◆ **THE PROBLEM**:
Search the records for "Zero". Report every line where it occurs.
►
[src/rtl/riscv_multicycle_ctrl.sv]
// Main control FSM for the multicycle RV32I core (lw, sw, R, I-ALU, beq, jal).
// Define MC_MEM_READY_EN to add a MemReady input that stalls memory states.
module riscv_multicycle_ctrl #(
  parameter bit ILLEGAL_HALT = 1'b1
) (
  input  logic       clk,
  input  logic       reset,
  input  logic [6:0] op,
  input  logic [2:0] func3,
  input  logic       func7,
  input  logic       Zero,
`ifdef MC_MEM_READY_EN
  input  logic       MemReady,
`endif
  output logic       PCWrite,
  output logic       AdrSrc,
  output logic       MemWrite,
  output logic       IRWrite,
  output logic [1:0] ResultSrc,
  output logic [1:0] ALUSrcA,
  output logic [1:0] ALUSrcB,
  output logic [1:0] ImmSrc,
  output logic [2:0] ALUControl,
  output logic       RegWrite,
  output logic       Halted
);

  localparam logic [6:0] OP_LW  = 7'b0000011;
  localparam logic [6:0] OP_SW  = 7'b0100011;
  localparam logic [6:0] OP_R   = 7'b0110011;
  localparam logic [6:0] OP_I   = 7'b0010011;
  localparam logic [6:0] OP_BEQ = 7'b1100011;
  localparam logic [6:0] OP_JAL = 7'b1101111;

  typedef enum logic [3:0] {
    FETCH,
    DECODE,
    MEMADR,
    MEMREAD,
    MEMWB,
    MEMWR,
    EXECR,
    EXECI,
    JAL,
    ALUWB,
    BEQ,
    HALT
  } state_t;

  typedef struct packed {
    logic       pc_update;
    logic       branch;
    logic       adr_src;
    logic       mem_write;
    logic       ir_write;
    logic       reg_write;
    logic       halted;
    logic [1:0] result_src;
    logic [1:0] alu_src_a;
    logic [1:0] alu_src_b;
    logic [1:0] alu_op;
  } ctl_t;

  state_t state;
  state_t nxt;
  ctl_t   ctl;
  ctl_t   cur;
  logic   mem_ready;
  logic   pc_upd;

`ifdef MC_MEM_READY_EN
  assign mem_ready = MemReady;
`else
  assign mem_ready = 1'b1;
`endif

  function automatic ctl_t ctl_of(input state_t s);
    ctl_t c;
    c = '0;
    case (s)
      FETCH: begin
        c.ir_write   = 1'b1;
        c.pc_update  = 1'b1;
        c.alu_src_b  = 2'b10;
        c.result_src = 2'b10;
      end
      DECODE: begin
        c.alu_src_a = 2'b01;
        c.alu_src_b = 2'b01;
      end
      MEMADR: begin
        c.alu_src_a = 2'b10;
        c.alu_src_b = 2'b01;
      end
      MEMREAD: c.adr_src = 1'b1;
      MEMWB: begin
        c.result_src = 2'b01;
        c.reg_write  = 1'b1;
      end
      MEMWR: begin
        c.adr_src   = 1'b1;
        c.mem_write = 1'b1;
      end
      EXECR: begin
        c.alu_src_a = 2'b10;
        c.alu_op    = 2'b10;
      end
      EXECI: begin
        c.alu_src_a = 2'b10;
        c.alu_src_b = 2'b01;
        c.alu_op    = 2'b10;
      end
      JAL: begin
        c.alu_src_a = 2'b01;
        c.alu_src_b = 2'b10;
        c.pc_update = 1'b1;
      end
      ALUWB: c.reg_write = 1'b1;
      BEQ: begin
        c.alu_src_a = 2'b10;
        c.alu_op    = 2'b01;
        c.branch    = 1'b1;
      end
      HALT: c.halted = 1'b1;
      default: c = '0;
    endcase
    return c;
  endfunction

  always_comb begin
    nxt = state;
    case (state)
      FETCH: if (mem_ready) nxt = DECODE;
      DECODE: begin
        case (op)
          OP_LW, OP_SW: nxt = MEMADR;
          OP_R:         nxt = EXECR;
          OP_I:         nxt = EXECI;
          OP_JAL:       nxt = JAL;
          OP_BEQ:       nxt = BEQ;
          default:      nxt = ILLEGAL_HALT ? HALT : FETCH;
        endcase
      end
      MEMADR:  nxt = op[5] ? MEMWR : MEMREAD;
      MEMREAD: if (mem_ready) nxt = MEMWB;
      MEMWB:   nxt = FETCH;
      MEMWR:   if (mem_ready) nxt = FETCH;
      EXECR:   nxt = ALUWB;
      EXECI:   nxt = ALUWB;
      JAL:     nxt = ALUWB;
      ALUWB:   nxt = FETCH;
      BEQ:     nxt = FETCH;
      HALT:    nxt = HALT;
      default: nxt = FETCH;
    endcase
  end

  // Outputs are registered alongside the state so they come straight off flops.
  always_ff @(posedge clk) begin
    if (!reset) begin
      state <= FETCH;
      ctl   <= ctl_of(FETCH);
    end else begin
      state <= nxt;
      ctl   <= ctl_of(nxt);
    end
  end

  always_comb begin
    cur = ctl;
    if (!reset) cur = ctl_of(FETCH);
  end

  // Fetch-time PC update waits for the memory; jal's update does not.
  assign pc_upd = cur.pc_update & (~cur.ir_write | mem_ready);

  assign PCWrite   = reset & (pc_upd | (cur.branch & Zero));
  assign IRWrite   = reset & cur.ir_write & mem_ready;
  assign MemWrite  = reset & cur.mem_write;
  assign RegWrite  = reset & cur.reg_write;
  assign Halted    = reset & cur.halted;
  assign AdrSrc    = cur.adr_src;
  assign ResultSrc = cur.result_src;
  assign ALUSrcA   = cur.alu_src_a;
  assign ALUSrcB   = cur.alu_src_b;

  always_comb begin
    ALUControl = 3'b000;
    case (cur.alu_op)
      2'b01: ALUControl = 3'b001;
      2'b10: begin
        case (func3)
          3'b000:  ALUControl = (op[5] & func7) ? 3'b001 : 3'b000;
          3'b010:  ALUControl = 3'b101;
          3'b110:  ALUControl = 3'b011;
          3'b111:  ALUControl = 3'b010;
          default: ALUControl = 3'b000;
        endcase
      end
      default: ALUControl = 3'b000;
    endcase
  end

  always_comb begin
    ImmSrc = 2'b00;
    case (op)
      OP_SW:   ImmSrc = 2'b01;
      OP_BEQ:  ImmSrc = 2'b10;
      OP_JAL:  ImmSrc = 2'b11;
      default: ImmSrc = 2'b00;
    endcase
  end

endmodule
◄
◆ **ANSWER SECTION**:
  input  logic       Zero,
  assign PCWrite   = reset & (pc_upd | (cur.branch & Zero));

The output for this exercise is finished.